Engineering company Bharat Heavy Electricals Ltd, or Bhel, saw its order book rise by a meagre Rs 4,000 crore to Rs 158,000 crore in the December 2010 quarter, compared to the previous quarter. Order book position is a key variable for any engineering company, as future revenue streams are forecasted, based on the order book’s level and growth. There appears to be a slowdown in new projects, which was visible when Larsen & Toubro declared its results too, recently.
Bhel’s performance, at first, appears very good. Its net sales rose by 25% to Rs 8,850 crore and other operating income rose by 35% to Rs 174 crore.
On the cost front, its raw material costs rose at a relatively slower pace, compared to sales, of 22%. While employee costs rose by barely 10%, other expenditure rose by a sharp 59%. Bhel’s other expenditure would include chiefly erection and engineering costs, incurred on its projects, and power, travel and freight costs.
Bhel’s major segments are power and industry. The power segment’s revenues rose by 28% and profit rose by 25%, and was the main contributor to performance. The industry segment lagged, with sales rising by 19% and profit by 12%.
Still, Bhel’s operating profit margin improved by 1.4 percentage points to about 23%. After accounting for a 40% increase in depreciation and a 21% decline in other income, its net profit rose by 31% to Rs 1,403 crore.
That would appear to be a good performance, but for one fact tucked away in the notes to its financial statements. Bhel has changed its method of accounting. This pertains to the percentage completion method used to account for revenues.

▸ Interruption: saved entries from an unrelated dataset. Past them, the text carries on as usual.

This design comes from an exercise in tuning for small area, a short achievable clock period and few clock cycles per item on the open sky130 flow, not from production work. Only simulation tests tie the RTL to the original design; equivalence was not proved.

Setup of before:
==> flow/design.v (excerpt) <==
module dehaze_top (
    input  logic         clk,
    input  logic         rst,
    input  logic         in_valid,
    output logic         in_ready,
    input  logic [215:0] window,
    input  logic [23:0]  atm,
    input  logic [47:0]  atm_inv,
    output logic         out_valid,
    input  logic         out_ready,
    output logic [23:0]  out_pixel
);
    logic take;
    logic [71:0] chan_r, chan_g, chan_b;
    logic [11:0] ps_r, pc_r, ps_g, pc_g, ps_b, pc_b;
    logic [11:0] sum_r, sum_g, sum_b;
    for (genvar k = 0; k < 9; k++) begin : g_chan
        assign chan_r[8*k +: 8] = window[24*k + 16 +: 8];
        assign chan_g[8*k +: 8] = window[24*k + 8 +: 8];
        assign chan_b[8*k +: 8] = window[24*k +: 8];
    end
    sum9_cs u_sr (.x(chan_r), .ps(ps_r), .pc(pc_r));
    sum9_cs u_sg (.x(chan_g), .ps(ps_g), .pc(pc_g));
    sum9_cs u_sb (.x(chan_b), .ps(ps_b), .pc(pc_b));
    logic [47:0] sinv_c;
    for (genvar c = 0; c < 3; c++) begin : g_sinv
        assign sinv_c[16*c +: 16] = atm_inv[16*c +: 16] - {4'd0, atm_inv[16*c+4 +: 12]};
    end
    assign sum_r = ps_r + pc_r;
    assign sum_g = ps_g + pc_g;
    assign sum_b = ps_b + pc_b;
    logic        v1;
  ...
Size in the first run: about 5800 cells after synthesis, roughly 700 flip-flops, about 320 I/O pins, roughly 51000 µm² of cells after synthesis.
clock: 10.0 ns
lec_check: 0
abc_area: 1
cap_margin: 20
core_margin: 2
core_utilization: 55
setup_slack_margin: 4.3
slew_margin: 20
run.sh (not shown) runs the stock make flow with config.mk's settings and CLKGATE_MAP_FILE= SYNTH_SCRIPT=/design/flow/synth_recipe.tcl, a recipe that flattens the netlist after the stock synthesis.
Testbench counts of before, summed over its fixed seeds: cycles 2,456, items 2,400.
Here is what was changed in the inputs of after compared with before.
Settings: SETUP_SLACK_MARGIN now 4.5, was 4.3; CORE_UTILIZATION now 48, was 55.
Taking before as the reference, in after buffer count from post-CTS setup fixing climbed 29, maximum number of pins on one net before global-route repair moved down.
Cmp after and before / share of the final layout cell area in sequential cells / lower: after
after vs before — placer congestion estimate dropped 2.1%.

---

Another version of the RTL of dehaze_top (not shown whole).
For scale: ~5400 cells after synthesis, roughly 540 flip-flops, about 0.051 mm² of cells after synthesis.
Settings: LEC_CHECK=0, ABC_AREA=1, CAP_MARGIN=20, CORE_MARGIN=2, CORE_UTILIZATION=40, SETUP_SLACK_MARGIN=5, SLEW_MARGIN=20; clock period 10.0 ns.
Testbench counts at the start, summed over its fixed seeds: cycles 2,456, items 2,400.
Edit:
CORE_UTILIZATION = 65   (was 40)
SETUP_SLACK_MARGIN = 4.5   (was 5)
=> Cell area is lower by 2.6%. Worst setup slack got worse by 0.17 ns. Cell count is lower by 8.6%. Sequential share of layout area is higher by 0.65 points. Worst hold slack improved by 0.016 ns.
Edit:
CORE_UTILIZATION = 55   (was 65)
SETUP_SLACK_MARGIN = 4.0   (was 4.5)
Fmax went up slightly.
Core utilization drops by 15 points.
Register-to-register slack gains 0.11 ns.
First-iteration DRC count went down by about a fifth.
Non-clock buffer count falls by 156.
Hold slack is about the same.
Worst setup slack improved by 0.11 ns.
Via count decreases by a few percent.
Cell area goes down by a few percent.
Edit:
CORE_UTILIZATION = 40   (was 55)
SETUP_SLACK_MARGIN = 4.5   (was 4.0)
Area after synthesis is unchanged; setup slack is better by 0.094 ns; cell count rises by 7.8%; wire length rises by 3.4%; clock skew falls by 0.0052 ns; non-clock buffer count rises by 78.

---

RTL: one of the versions met above, not the one the previous note started from.
Size: roughly 5800 cells after synthesis, ~700 flip-flops, about 320 I/O pins, about 51000 sq um of cells after synthesis.
==> flow/config.mk <==
export PLATFORM = sky130hd
export DESIGN_NAME = dehaze_top
export DESIGN_NICKNAME = dehaze_top
export VERILOG_FILES = /design/flow/design.v
export SDC_FILE = /design/flow/constraint.sdc
export NUM_CORES = 4
export LEC_CHECK = 0
export ABC_AREA = 1
export CAP_MARGIN = 20
export CORE_MARGIN = 2
export CORE_UTILIZATION = 55
export SETUP_SLACK_MARGIN = 5.0
export SLEW_MARGIN = 20
==> flow/constraint.sdc <==
create_clock -name core_clock -period 10.0 [get_ports {clk}]
set_input_delay 2.0000 -clock core_clock [delete_from_list [all_inputs] [get_ports {clk}]]
set_output_delay 2.0000 -clock core_clock [all_outputs]
set_load 0.01 [all_outputs]
The baseline completed without violations.
Testbench counts at the start, summed over its fixed seeds: cycles 2,456, items 2,400.
Then changed:
SETUP_SLACK_MARGIN = 4.5   (was 5.0)
After rerunning: Register-to-register slack is worse by 0.03 ns. First-iteration DRC count goes down by 1.4%. Global-route usage is lower by 0.44 points.

---

Another version of the RTL of dehaze_top (not shown whole).
Size in the first run: about 5900 cells after synthesis, about 690 flip-flops, roughly 52000 um2 of cells after synthesis.
// dehaze_top
module dehaze_top (
    input  logic         clk,
    input  logic         rst,
    input  logic         in_valid,
    output logic         in_ready,
    input  logic [215:0] window,
    input  logic [23:0]  atm,
    input  logic [47:0]  atm_inv,
    output logic         out_valid,
    input  logic         out_ready,
    output logic [23:0]  out_pixel
);
clock: 10.0 ns
lec_check: 0
abc_area: 1
cap_margin: 20
core_margin: 2
core_utilization: 50
setup_slack_margin: 4.0
slew_margin: 20
Testbench counts at the start, summed over its fixed seeds: cycles 2,456, items 2,400.
==> next run, changes <==
Settings changed: CORE_UTILIZATION 50 to 55, SETUP_SLACK_MARGIN 4.0 to 4.5.
After rerunning:
- final area goes up by 2.0%
- synthesized cell count stays the same
- wire length rose by 2.9%
- via count rose by 1.3%
- non-clock buffer count climbs by 62
- die area fell by 9.0%
- core utilization is higher by 7.4 points

separate check: timing with driven ports:
No port has a modelled driver above. Below, the same layouts with a new extraction and two added sets of constraints. Step 1, drivers: a clkbuf_16 drives clk and a buf_2 each remaining input, both assumed. Step 2, shift: input delay + t, output delay - t, t = (earliest + latest rising clock arrival at the registers) / 2. This alone moves slack from input paths to output paths. Slacks: ideal ports / drivers / drivers and shift; pairs: ideal ports / drivers.
| run | t (ns) | slack for setup (ns) | worst setup path after step 2 | worst register clock-pin slew, ns | cell pins on the clock port's net |
|---|---|---|---|---|---|
| before | 0.709 | 4.431 / 4.431 / 3.796 | input to register | 0.07 / 0.07 | 1 |
| after | 0.708 | 4.501 / 4.501 / 3.926 | input to register | 0.07 / 0.07 | 1 |
| the first run of note 2 | 0.732 | 3.836 / 3.836 / 3.836 | register to register | 0.07 / 0.07 | 1 |
| the second run of note 2 | 0.710 | 3.669 / 3.669 / 3.669 | register to register | 0.07 / 0.07 | 1 |
| the third run of note 2 | 0.730 | 3.777 / 3.777 / 3.461 | input to register | 0.07 / 0.07 | 1 |
| the fourth run of note 2 | 0.704 | 3.871 / 3.871 / 3.871 | register to register | 0.07 / 0.07 | 1 |
| the first run of note 3 | 0.719 | 4.625 / 4.625 / 4.148 | input to register | 0.07 / 0.07 | 1 |
| the second run of note 3 | 0.714 | 4.596 / 4.596 / 3.929 | input to register | 0.07 / 0.07 | 1 |
| the first run of note 4 | 0.721 | 4.252 / 4.281 / 3.585 | input to register | 0.07 / 0.07 | 1 |
| the second run of note 4 | 0.718 | 4.492 / 4.458 / 3.944 | input to register | 0.07 / 0.07 | 1 |
After both steps setup and hold are still met in every run listed.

Percentage completion: Engineering companies use the percentage completion method for accounting revenues. They account for expenses when they are incurred, but they do not account for payments received from customers, till the project reaches a certain stage of completion. Thus, in most project-oriented operations, income is booked typically towards the end of the project. This is a conservative accounting method, recognising the risks associated with a long gestation project.
Bhel has said that its sales have gone up by Rs 444 crore during the December quarter, and profits by a similar proportion, due to an accounting policy change. It said that its method of calculating percentage completion has been changed, to remove the mismatch between creation of 2.5% contractual obligation and recognition of revenue, on trial operation. Bhel creates a 2.5% provision to take care of any warranty-related obligations, on trial operation. But it did not book this amount as revenue, but accounted for it later, after the contract was completed. The change means that it books revenue and creates the 2.5% provision at the same time.
If one adjusts revenues in December for this, its sales growth falls by about 5 percentage points. There would be some impact on profits too, said the company, but did not specify the quantum. Bhel’s stock closed at up 1.75% at Rs 2218, on Friday.